LatentMAS Alignment Projection
The AlignmentProjection module maps recurrent states between agents that may have different architectures (different d_model, num_heads, or head_size). Implementation is in src/aegir/swarm/alignment.py.
Problem
When fusing states from multiple agents, all states must share the same (H, K, V) dimensions. But specialists may have been trained with different model sizes. A CTA specialist with d_model=256 and a CPA specialist with d_model=512 produce incompatible recurrent states. The alignment projection resolves this mismatch.
State Types
RWKV recurrent states consist of two kinds of tensors:
Matrix States (att_kv)
The core recurrent state from time mixing. Shape: (B, H, K, V) where K = V = head_size.
Projection: When source and target have different num_heads or head_size, the matrix state is flattened and linearly projected:
S_flat = reshape(S_source, [B, H_s * K_s * V_s])
S_target = W_matrix @ S_flat
S_out = reshape(S_target, [B, H_t, K_t, V_t])
where W_matrix has shape (H_t * K_t * V_t, H_s * K_s * V_s).
The LatentMAS paper (arXiv:2511.20639) proposes using bilinear projection S' = W_l @ S @ W_r^T and computing W_a via ridge regression on paired agent activations. Aegir instead trains the projection end-to-end as part of the swarm’s gradient flow, which avoids the need for a separate alignment data collection phase and allows the projection to co-adapt with the fusion module.

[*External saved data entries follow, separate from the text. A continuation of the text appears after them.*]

--- config.mk ---
export PLATFORM = sky130hd
export DESIGN_NAME = udp_ipv4_ethernet_header_builder_unit
export DESIGN_NICKNAME = d
export VERILOG_FILES = /design/src/hdl/uihb_pkg.sv /design/src/hdl/uihb_cksum.sv /design/src/hdl/uihb_ser.sv /design/src/hdl/udp_ipv4_ethernet_header_builder_unit.sv
export SDC_FILE = /design/constraint.sdc
export NUM_CORES = 1
export LEC_CHECK = 0
export BUFFER_PORTS_ARGS = -buffer_cell sky130_fd_sc_hd__buf_2
export CAP_MARGIN = 20
export CORE_MARGIN = 2
export CORE_UTILIZATION = 45
export CTS_BUF_LIST = sky130_fd_sc_hd__clkbuf_2 sky130_fd_sc_hd__clkbuf_4 sky130_fd_sc_hd__clkbuf_8
export DETAILED_ROUTE_END_ITERATION = 6
export GPL_ROUTABILITY_DRIVEN = 0
export SETUP_SLACK_MARGIN = 0.05
export SYNTH_ARGS = -nofsm -noshare
export SYNTH_HDL_FRONTEND = slang
export SYNTH_SLANG_ARGS = --single-unit
--- constraint.sdc ---
create_clock -name i_clk -period 10 [get_ports i_clk]
set_input_delay 0.5 -clock i_clk [delete_from_list [all_inputs] [get_ports i_clk]]
set_output_delay 0.5 -clock i_clk [all_outputs]
set_load 0.05 [all_outputs]
--- src/hdl/uihb_pkg.sv ---
// Shared types and constants of the UDP/IPv4/Ethernet header builder.
// No dependencies; every other file in hdl refers to this package by scoped names.
package uihb_pkg;

    // Header length in 16-bit words and the index of the final word.
    localparam int unsigned HDR_WORDS = 21;
    localparam int unsigned IDX_W     = 5;
    localparam logic [IDX_W-1:0] LAST_IDX = IDX_W'(HDR_WORDS - 1);

    // Fixed header constants.
    localparam logic [15:0] ETH_TYPE_IPV4 = 16'h0800;
    localparam logic [15:0] IP_VER_IHL    = 16'h4500;
    localparam logic [15:0] MAX_PAYLOAD   = 16'd65507;
    localparam logic [15:0] IP_UDP_HLEN   = 16'd28;
    localparam logic [15:0] UDP_HLEN      = 16'd8;

    // Result status codes.
    localparam logic [1:0] ST_SENT    = 2'd0;
    localparam logic [1:0] ST_NO_SMAC = 2'd1;
    localparam logic [1:0] ST_ARP     = 2'd2;

    // Configuration register indexes.
    localparam logic CFG_CORE = 1'b0;
    localparam logic CFG_TAG  = 1'b1;

    // One header request as it moves down the pipeline.
    typedef struct packed {
        logic [47:0] dmac;
        logic [47:0] smac;
        logic [15:0] plen;
        logic [15:0] ident;
        logic [7:0]  proto;
        logic [31:0] sip;
        logic [31:0] dip;
        logic [15:0] sport;
        logic [15:0] dport;
        logic [7:0]  link;
        logic [1:0]  status;
        logic [15:0] csum;
    } t_hdr;

endpackage

--- src/hdl/uihb_cksum.sv ---
// Three-stage pipeline that saturates the payload length and computes the IPv4 checksum.
// Depends on uihb_pkg for the request struct and header constants.
module uihb_cksum (
    input  logic           i_clk,
    input  logic           i_rst_n,
    input  logic           i_valid,
    input  uihb_pkg::t_hdr i_req,
    output logic           o_ready,
    output logic           o_valid,
    output uihb_pkg::t_hdr o_hdr,
    input  logic           i_take
);

    logic           r_v1, r_v2, r_v3;
    uihb_pkg::t_hdr r_s1, r_s2, r_s3;
    logic [17:0]    r_sum_a, r_sum_b;
    logic [16:0]    r_fold;

    logic           w_rdy1, w_rdy2, w_rdy3;
    logic [15:0]    w_plen;
    logic [15:0]    w_tot_len;
    logic [18:0]    w_sum;
    logic [15:0]    w_fold2;
    uihb_pkg::t_hdr n_s1;
    uihb_pkg::t_hdr n_s3;

    assign w_rdy3  = !r_v3 || i_take;
    assign w_rdy2  = !r_v2 || w_rdy3;
    assign w_rdy1  = !r_v1 || w_rdy2;
    assign o_ready = w_rdy1;
    assign o_valid = r_v3;
    assign o_hdr   = r_s3;

    always_comb begin
        w_plen = (i_req.plen > uihb_pkg::MAX_PAYLOAD) ? uihb_pkg::MAX_PAYLOAD : i_req.plen;
        w_tot_len = w_plen + uihb_pkg::IP_UDP_HLEN;
        n_s1 = i_req;
        n_s1.plen = w_plen;
    end

    // Stage two adds the partial sums and folds the carries once; stage three folds again.
    // After the first fold a carry leaves at most six in the low half, so the second fold
    // cannot carry out.
    assign w_sum   = {1'b0, r_sum_a} + {1'b0, r_sum_b};
    assign w_fold2 = r_fold[15:0] + {15'd0, r_fold[16]};

    always_comb begin
        n_s3      = r_s2;
        n_s3.csum = ~w_fold2;
    end

    always_ff @(posedge i_clk) begin
        if (!i_rst_n) begin
            r_v1 <= 1'b0;
            r_v2 <= 1'b0;
            r_v3 <= 1'b0;
        end else begin
            if (w_rdy1) begin
                r_v1 <= i_valid;
            end
            if (w_rdy2) begin
                r_v2 <= r_v1;
            end
            if (w_rdy3) begin
                r_v3 <= r_v2;
            end
        end
    end

    always_ff @(posedge i_clk) begin
        if (w_rdy1) begin
            r_s1    <= n_s1;
            r_sum_a <= {2'b00, uihb_pkg::IP_VER_IHL} + {2'b00, w_tot_len}
                     + {2'b00, i_req.ident} + {10'd0, i_req.proto};
            r_sum_b <= {2'b00, i_req.sip[31:16]} + {2'b00, i_req.sip[15:0]}
                     + {2'b00, i_req.dip[31:16]} + {2'b00, i_req.dip[15:0]};
        end
        if (w_rdy2) begin
            r_s2   <= r_s1;
            r_fold <= {1'b0, w_sum[15:0]} + {14'd0, w_sum[18:16]};
        end
        if (w_rdy3) begin
            r_s3 <= n_s3;
        end
    end

    a_hold3: assert property (@(posedge i_clk) disable iff (!i_rst_n)
        r_v3 && !i_take |=> r_v3 && $stable(r_s3))
        else $error("stage three lost or changed a held request");

    a_no_gap: assert property (@(posedge i_clk) disable iff (!i_rst_n)
        r_v2 && !w_rdy2 |=> r_v2)
        else $error("stalled stage two request dropped");

    a_ready: assert property (@(posedge i_clk) disable iff (!i_rst_n)
        !o_ready |-> r_v1 && r_v2 && r_v3 && !i_take)
        else $error("pipeline refused a request while not full");

endmodule

--- src/hdl/uihb_ser.sv ---
// Serializer that sends a finished header as 21 words, or one drop result, one per cycle.
// Depends on uihb_pkg for the request struct, status codes and word count.
module uihb_ser (
    input  logic                         i_clk,
    input  logic                         i_rst_n,
    input  logic                         i_valid,
    input  uihb_pkg::t_hdr               i_hdr,
    output logic                         o_take,
    output logic                         o_strobe,
    output logic [15:0]                  o_header_word,
    output logic [uihb_pkg::IDX_W-1:0]   o_word_index,
    output logic                         o_last_word,
    output logic [7:0]                   o_out_link,
    output logic [1:0]                   o_status
);

    logic                        r_act;
    logic [uihb_pkg::IDX_W-1:0]  r_idx;
    uihb_pkg::t_hdr              r_hdr;
    logic                        r_strobe;
    logic [15:0]                 r_word;
    logic [uihb_pkg::IDX_W-1:0]  r_oidx;
    logic                        r_last;
    logic [7:0]                  r_link;
    logic [1:0]                  r_status;

    logic                        w_drop;
    logic                        w_fin;
    logic [15:0]                 w_word;

    assign w_drop = (r_hdr.status != uihb_pkg::ST_SENT);
    assign w_fin  = r_act && (w_drop || (r_idx == uihb_pkg::LAST_IDX));
    assign o_take = i_valid && (!r_act || w_fin);

    always_comb begin
        case (r_idx)
            5'd0:    w_word = r_hdr.dmac[47:32];
            5'd1:    w_word = r_hdr.dmac[31:16];
            5'd2:    w_word = r_hdr.dmac[15:0];
            5'd3:    w_word = r_hdr.smac[47:32];
            5'd4:    w_word = r_hdr.smac[31:16];
            5'd5:    w_word = r_hdr.smac[15:0];
            5'd6:    w_word = uihb_pkg::ETH_TYPE_IPV4;
            5'd7:    w_word = uihb_pkg::IP_VER_IHL;
            5'd8:    w_word = r_hdr.plen + uihb_pkg::IP_UDP_HLEN;
            5'd9:    w_word = r_hdr.ident;
            5'd11:   w_word = {8'd0, r_hdr.proto};
            5'd12:   w_word = r_hdr.csum;
            5'd13:   w_word = r_hdr.sip[31:16];
            5'd14:   w_word = r_hdr.sip[15:0];
            5'd15:   w_word = r_hdr.dip[31:16];
            5'd16:   w_word = r_hdr.dip[15:0];
            5'd17:   w_word = r_hdr.sport;
            5'd18:   w_word = r_hdr.dport;
            5'd19:   w_word = r_hdr.plen + uihb_pkg::UDP_HLEN;
            default: w_word = 16'd0;
        endcase
    end

    always_ff @(posedge i_clk) begin
        if (!i_rst_n) begin
            r_act    <= 1'b0;
            r_strobe <= 1'b0;
            r_idx    <= '0;
        end else begin
            r_strobe <= r_act;
            if (o_take) begin
                r_act <= 1'b1;
                r_idx <= '0;
            end else if (w_fin) begin
                r_act <= 1'b0;
            end else if (r_act) begin
                r_idx <= r_idx + 1'b1;
            end
        end
    end

    always_ff @(posedge i_clk) begin
        if (o_take) begin
            r_hdr <= i_hdr;
        end
        r_word   <= w_drop ? 16'd0 : w_word;
        r_oidx   <= r_idx;
        r_last   <= w_fin;
        r_link   <= w_drop ? 8'd0 : r_hdr.link;
        r_status <= r_hdr.status;
    end

    assign o_strobe      = r_strobe;
    assign o_header_word = r_word;
    assign o_word_index  = r_oidx;
    assign o_last_word   = r_last;
    assign o_out_link    = r_link;
    assign o_status      = r_status;

    a_next_word: assert property (@(posedge i_clk) disable iff (!i_rst_n)
        o_strobe && !o_last_word |=> o_strobe && (o_word_index == $past(o_word_index) + 1'b1))
        else $error("header words not sent back to back");

    a_drop_single: assert property (@(posedge i_clk) disable iff (!i_rst_n)
        o_strobe && (o_status != uihb_pkg::ST_SENT) |-> o_last_word && (o_word_index == '0))
        else $error("drop result is not a single word");

    a_idx_range: assert property (@(posedge i_clk) disable iff (!i_rst_n)
        r_act |-> r_idx <= uihb_pkg::LAST_IDX)
        else $error("word index ran past the header");

endmodule

--- src/hdl/udp_ipv4_ethernet_header_builder_unit.sv ---
// Top level of the UDP/IPv4/Ethernet header builder: configuration registers and glue.
// Depends on uihb_pkg, uihb_cksum and uihb_ser.
//
//   channel    ports                                  handshake
//   ---------  -------------------------------------  ----------------------------------
//   request    i_local_address .. i_egress_link        taken when start is high, busy low
//   result     o_header_word .. o_status               words back to back, o_strobe marks each
//   config     i_cfg_we, i_cfg_index, i_cfg_data       written on any edge with i_cfg_we
//
// With an idle serializer, a request passes the three checksum stages, then the serializer's
// header register and its output registers, before its first word is on the result ports.
// A sent header occupies the result port for all 21 of its words and a dropped request for
// one word, so the single-word result port sets the sustained request rate.
// Up to three further requests queue in the pipeline while a header is being sent; busy
// rises only when all three stages are full and the serializer cannot take the oldest.
// Reset is synchronous and active low; it clears the valid bits and sets both
// configuration registers to zero. The receiver cannot stall the result port.
module udp_ipv4_ethernet_header_builder_unit (
    input  logic        i_clk,
    input  logic        i_rst_n,
    input  logic        start,
    output logic        busy,
    input  logic [31:0] i_local_address,
    input  logic [31:0] i_remote_address,
    input  logic [7:0]  i_proto_number,
    input  logic [15:0] i_local_port,
    input  logic [15:0] i_remote_port,
    input  logic [15:0] i_payload_length,
    input  logic [47:0] i_source_mac,
    input  logic        i_source_mac_found,
    input  logic [47:0] i_dest_mac,
    input  logic        i_dest_mac_found,
    input  logic [7:0]  i_egress_link,
    input  logic        i_cfg_we,
    input  logic        i_cfg_index,
    input  logic [11:0] i_cfg_data,
    output logic        o_strobe,
    output logic [15:0] o_header_word,
    output logic [4:0]  o_word_index,
    output logic        o_last_word,
    output logic [7:0]  o_out_link,
    output logic [1:0]  o_status
);

    // Configuration registers; the identification field is formed from them at acceptance.
    logic [3:0]  r_core;
    logic [11:0] r_tag;

    logic           w_ready;
    logic           w_valid3;
    logic           w_take;
    uihb_pkg::t_hdr w_req;
    uihb_pkg::t_hdr w_hdr3;

    always_ff @(posedge i_clk) begin
        if (!i_rst_n) begin
            r_core <= 4'd0;
            r_tag  <= 12'd0;
        end else if (i_cfg_we) begin
            case (i_cfg_index)
                uihb_pkg::CFG_CORE: r_core <= i_cfg_data[3:0];
                uihb_pkg::CFG_TAG:  r_tag  <= i_cfg_data;
                default:            r_tag  <= r_tag;
            endcase
        end
    end

    // The missing source MAC is checked first, so it wins when both lookups failed.
    always_comb begin
        w_req.dmac  = i_dest_mac;
        w_req.smac  = i_source_mac;
        w_req.plen  = i_payload_length;
        w_req.ident = {r_core, r_tag};
        w_req.proto = i_proto_number;
        w_req.sip   = i_local_address;
        w_req.dip   = i_remote_address;
        w_req.sport = i_local_port;
        w_req.dport = i_remote_port;
        w_req.link  = i_egress_link;
        w_req.csum  = 16'd0;
        if (!i_source_mac_found) begin
            w_req.status = uihb_pkg::ST_NO_SMAC;
        end else if (!i_dest_mac_found) begin
            w_req.status = uihb_pkg::ST_ARP;
        end else begin
            w_req.status = uihb_pkg::ST_SENT;
        end
    end

    assign busy = !w_ready;

    uihb_cksum u_cksum (
        .i_clk   (i_clk),
        .i_rst_n (i_rst_n),
        .i_valid (start),
        .i_req   (w_req),
        .o_ready (w_ready),
        .o_valid (w_valid3),
        .o_hdr   (w_hdr3),
        .i_take  (w_take)
    );

    uihb_ser u_ser (
        .i_clk         (i_clk),
        .i_rst_n       (i_rst_n),
        .i_valid       (w_valid3),
        .i_hdr         (w_hdr3),
        .o_take        (w_take),
        .o_strobe      (o_strobe),
        .o_header_word (o_header_word),
        .o_word_index  (o_word_index),
        .o_last_word   (o_last_word),
        .o_out_link    (o_out_link),
        .o_status      (o_status)
    );

endmodule

==> results.cfg, run 1 <==
[outcome]
status = completed

[floorplan]
die_x_um = 303.6
fp-row-count = 109
core_um2 = 88650
boundaryPins = 277
start_util_pct = 45.57
fp.dieH_um = 303.6
fp.dieArea_um2 = 92190

[flow_run]
cap_violations = 0

[critical_path]
worst-setup-path-type = flip-flop to flip-flop
cp-end-kind = flip-flop
timing.rr.end = u_cksum.r_fold[12]$_DFFE_PP_
reg2reg_depth = 19
cp_common_cell = a21oi_1
crit_chain = ha_1 > fa_1 > a21oi_1 > o211ai_1 > a21bo_2 > nand3_1 > a21oi_1 > a311o_1 > xor2_1 > ha_1 > inv_1 > fa_1 > inv_1 > a21oi_1 > nor3_1 > nand4_1 > nor3_2 > nand3_1 > xnor2_1
cp.required_ns = 10.57
critPathSlowestCell = fa_1
cp_num_buf_inv = 2
r2r_start = u_cksum.r_sum_b[0]$_DFFE_PN_
worst-r2r-setup-slack_ns = 5.08
crit_arrival_ns = 5.49
path_delay_family = compound AO/OA/AOI/OAI gates
path_max_fanout = 4
max_stage_delay_ns = 0.40
cp-start-kind = flip-flop

[yosys]
yosysSeqAreaShare_pct = 81.14
synth-edff-count = 1053
synthTopCellsByArea = edfxtp_1 78%, dfxtp_1 2.9%, ha_1 2.8%
synth_top_area_share_pct = 78.27
synth-async-reset-ratio_pct = 0
synth_ff_type = edfxtp_1
ys_seq_elements = 1111
synth_cells = 2227
synth_common_cells = 1053 x edfxtp_1, 132 x inv_1, 101 x nand2_1, 90 x ha_1, 84 x nor2_1
synth.most_common_cell = edfxtp_1
postSynthNetCount = 2589
ys_warn_count = 0
yosys.area.top_type = edfxtp_1
synth.cell_area_um2 = 40400
syn_avg_cell_area_um2 = 18.14
ys_types = 79

[placement]
hpwl_mm = 63.84
dpl.cell_count = 3648
place_area_um2 = 43360
io_buffers = 276
place_ws_ns = 4.951

[sta]
setup_viol = 0
setup_ws_ns = 5.078
slew_headroom_pct = 28.00
fin_skew_ns = 0.04265
hold_violations = 0
report.final.slew_viol_count = 0
fin_setup_tns_ns = 0
hold_ws_ns = 0.08462
fmaxAchievable_ghz = 0.2032
fin_crit_sh_pct = 49.22
worst_slew_pin_slew_ns = 1.080
rsz0062_at_grt = false
min_period_ns = 4.922

[global_routing]
antenna_found_initial = 20
grt_pass1_vias = 22240
grt_max_degree = 151
gr-total-overflow = 0
grt_usage_pct = 20.66
grt_pass1_wl_mm = 139.4

[route]
postRouteAntennaNets = 0
post_drt_wl_per_cell_um = 22.75
wl_met3_mm = 7.063
drt_iter0_drc = 2310
vias = 22131
met1_length_mm = 39.78
wl_met2_mm = 45.67
via_per_inst = 5.246
top_layer = met5
wl_mm = 95.98
drc_errors = 0
drtPass1Iterations = 6

[layout]
drive_above_1_share_pct = 21.24
fin_area_um2 = 49500
num-nets-final = 3263
fill_cells = 6875
area_growth_pct = 22.53
utilization_pct = 55.84
final_cells = 4219
ff_latch_area_um2 = 32780
multi_input_area_um2 = 7034

[hold_path]
holdPathStages = 3
min_from = i_payload_length[4]
min_to = u_cksum.r_s1[150]$_DFFE_PN_
min_path_type = primary input to flip-flop

[clock_tree]
root_buffer = clkbuf_8
cts.clk_slew.worst_paths_ns = 0.06
htree_num_levels = 4
cts_buffer_depth = 3
numCtsBuffers = 176
cts_tree = yes
cts_repair_resize_count = 0
cts_sinks = 1111
post_cts_buffers = 0
clock_latency_ns = 0.84

[power]
max-vdd-ir-drop_v = 0.0001318
p_leak_nw = 18.80
powerDensity_nw_per_um2 = 225.2
power.total_mw = 11.15
[cells by family (layout without fill, tap and decap cells)]
group	Yosys count	in the layout	share of synthesized area [%]
AOI/OAI and AO/OA	331	331	5.950
xor gates and xnor gates	95	95	2.060
DFF	1111	1111	81.14
and+or+nand+nor	381	381	4.686
other	0	8	0
adders and majority gates	119	119	4.224
muxes	10	10	0.2540
buffers and inverters	180	999	1.682
[worst register-to-register path, stage by stage (launching register included)]
cell      delay [ns]
edfxtp_1        0.38
ha_1            0.25
fa_1            0.40
a21oi_1         0.30
o211ai_1        0.22
a21bo_2         0.25
nand3_1         0.08
a21oi_1         0.11
a311o_1         0.40
xor2_1          0.30
ha_1            0.23
inv_1           0.06
fa_1            0.40
inv_1           0.08
a21oi_1         0.06
nor3_1          0.33
nand4_1         0.29
nor3_2          0.25
nand3_1         0.12
xnor2_1         0.16
[final cells by class]
type | instances | area share, %
diodes | 8 | 0.04044
clock buffers | 261 | 6.322
clock inverters | 62 | 1.074
inverters | 133 | 1.024
multi-input cells | 936 | 14.21
flip-flops and latches | 1111 | 66.23
well taps | 1165 | 2.945
repair buffers | 543 | 8.159
[worst max path at each step]
stage,from,to,cells past startpoint
detailed placement,i_payload_length[9],u_cksum.r_sum_a[15]$_DFFE_PN_,21
finish,u_cksum.r_sum_b[0]$_DFFE_PN_,u_cksum.r_fold[12]$_DFFE_PP_,19
global placement,i_local_address[0],u_cksum.r_sum_b[16]$_DFFE_PN_,19
floorplan,u_ser.r_idx[0]$_SDFFE_PP0P_,u_ser.r_hdr[0]$_DFFE_PP_,6
global route,u_cksum.r_sum_b[0]$_DFFE_PN_,u_cksum.r_fold[12]$_DFFE_PP_,19
CTS,u_ser.r_idx[2]$_SDFFE_PP0P_,u_cksum.n_s3[138]$_DFFE_PP_,7
[routing by layer]
layer,track usage [%],vias up
met5,0,-
met2,33.20,986
met3,4.802,219
met1,27.35,10906
li1,-,10000
met4,8.296,20
[report_power, final]
group / internal, mW / switching (mW) / total [mW]
combinational: 0.677 / 0.901 / 1.58
sequential: 5.50 / 0.131 / 5.63
clock: 2.20 / 1.74 / 3.94
[timing repair]
item                                    4_1_cts  5_1_grt
hold buffers                                237        0
endpoints found under the hold margin       241        0
endpoints found under the setup margin        0        0
[cells in the final DEF (no fill, tap or decap), types with 37 or more instances in the layout]
cell / instances
edfxtp_1: 1053
a22oi_1: 53
inv_1: 131
a21oi_1: 55
dfxtp_1: 58
nand2_1: 99
buf_2: 276
o21ai_0: 37
clkbuf_4: 74
xor2_1: 42
nand3_1: 47
xnor2_1: 53
ha_1: 90
dlygate4sd3_1: 237
clkbuf_8: 187
nor2_1: 78
[flip-flops by register name, summed over array words and instances, names as in the netlist, 2 cells and up]
name and flops:
r_core 4, r_tag 12, u_cksum.n_s3 242, u_cksum.o_hdr 258, u_cksum.r_fold 17, u_cksum.r_s1 242
u_cksum.r_sum_a 18, u_cksum.r_sum_b 18, u_ser.o_header_word 16, u_ser.o_out_link 8, u_ser.o_status 2, u_ser.o_word_index 5
u_ser.r_hdr 258, u_ser.r_idx 5
Power figures use the tool's default switching activity.
==> run 2, diff against run 1 <==
==> constraint.sdc (replaced) <==
create_clock -name i_clk -period 4.9 [get_ports i_clk]
set_input_delay 0.245 -clock i_clk [delete_from_list [all_inputs] [get_ports i_clk]]
set_output_delay 0.245 -clock i_clk [all_outputs]
set_load 0.05 [all_outputs]
==> run 2 against run 1 <==
- combinational power is 110% higher
- non-clock buffer count is 41 higher
- cell area is 0.54% higher
- highest routed layer unchanged
- maximum frequency is 4.6% higher
- critical endpoint is now u_cksum.r_fold[14]$_DFFE_PP_
- critical path depth is 1 higher
- sequential power is 100% higher
- hold slack better by 0.029 ns
- die area stayed put
- largest cell class unchanged
- critical path type unchanged
- count of clock-buffer cells in the layout is 21 lower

Vector States (att_x_prev, ffn_x_prev)
The previous-timestep hidden state cache used by RWKV’s time-shift mechanism. Shape: (B, D) where D = d_model.
Projection: Simple linear mapping when d_model differs:
x_target = W_vector @ x_source
where W_vector has shape (D_target, D_source).

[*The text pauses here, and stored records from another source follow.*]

[src/hdl/rwul_pkg.sv]
package rwul_pkg;

    // Sizes of the lock state
    localparam int ID_BITS     = 4;
    localparam int REQ_W       = 4;
    localparam int CNT_W       = 8;
    localparam int MAX_READERS = 255;
    localparam int CNT_MAX     = (1 << CNT_W) - 1;
    localparam int READER_CAP  = (MAX_READERS > CNT_MAX) ? CNT_MAX : MAX_READERS;

    typedef enum logic [2:0] {
        KIND_READ      = 3'd0,
        KIND_RIW       = 3'd1,
        KIND_WRITE     = 3'd2,
        KIND_JUSTWRITE = 3'd3,
        KIND_UNLOCK    = 3'd4,
        KIND_HOLD      = 3'd5
    } kind_t;

    typedef enum logic [1:0] {
        MODE_FREE  = 2'd0,
        MODE_READ  = 2'd1,
        MODE_RIW   = 2'd2,
        MODE_WRITE = 2'd3
    } mode_t;

    typedef enum logic [1:0] {
        ST_OK   = 2'd0,
        ST_WAIT = 2'd1,
        ST_ERR  = 2'd2
    } status_t;

    typedef enum logic [1:0] {
        WAKE_NONE = 2'd0,
        WAKE_ONE  = 2'd1,
        WAKE_ALL  = 2'd2
    } wake_t;

    // One request word
    typedef struct packed {
        logic [2:0]       kind;
        logic [REQ_W-1:0] requester;
    } req_t;

    // Request word held in the input register, with its valid flag
    typedef struct packed {
        logic vld;
        req_t word;
    } stage_t;

endpackage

When Projections Are Needed
The module detects whether projection is needed at initialization:
# Matrix projection: needed when head geometry differs
needs_matrix_proj = (
source_num_heads != target_num_heads
or source_head_size != target_head_size
)
# Vector projection: needed when d_model differs
needs_vector_proj = (source_d_model != target_d_model)
When source and target share the same architecture, both projections are identity operations (no parameters allocated).
Usage
from aegir.swarm.alignment import AlignmentProjection
align = AlignmentProjection(
source_num_heads=4, source_head_size=64,
target_num_heads=8, target_head_size=64,
source_d_model=256,
target_d_model=512,
)
# Project matrix state
att_kv_target = align.forward_matrix(att_kv_source) # (B,4,64,64) -> (B,8,64,64)
# Project vector state
x_prev_target = align.forward_vector(x_prev_source) # (B,256) -> (B,512)
LatentMAS vs Aegir Approach
| Aspect | LatentMAS | Aegir |
|---|---|---|
| Alignment method | Ridge regression on collected pairs | End-to-end gradient training |
| Training data | Requires parallel agent runs | Learned during swarm training |
| Adaptability | Fixed after alignment phase | Continuously adapts |
| Projection type | Bilinear W_l @ S @ W_r^T | Flatten + linear (equivalent expressiveness) |
The end-to-end approach is viable because Aegir’s swarm training already has gradient flow through the fusion module. The alignment projection sits in that gradient path and receives signal from the downstream task loss.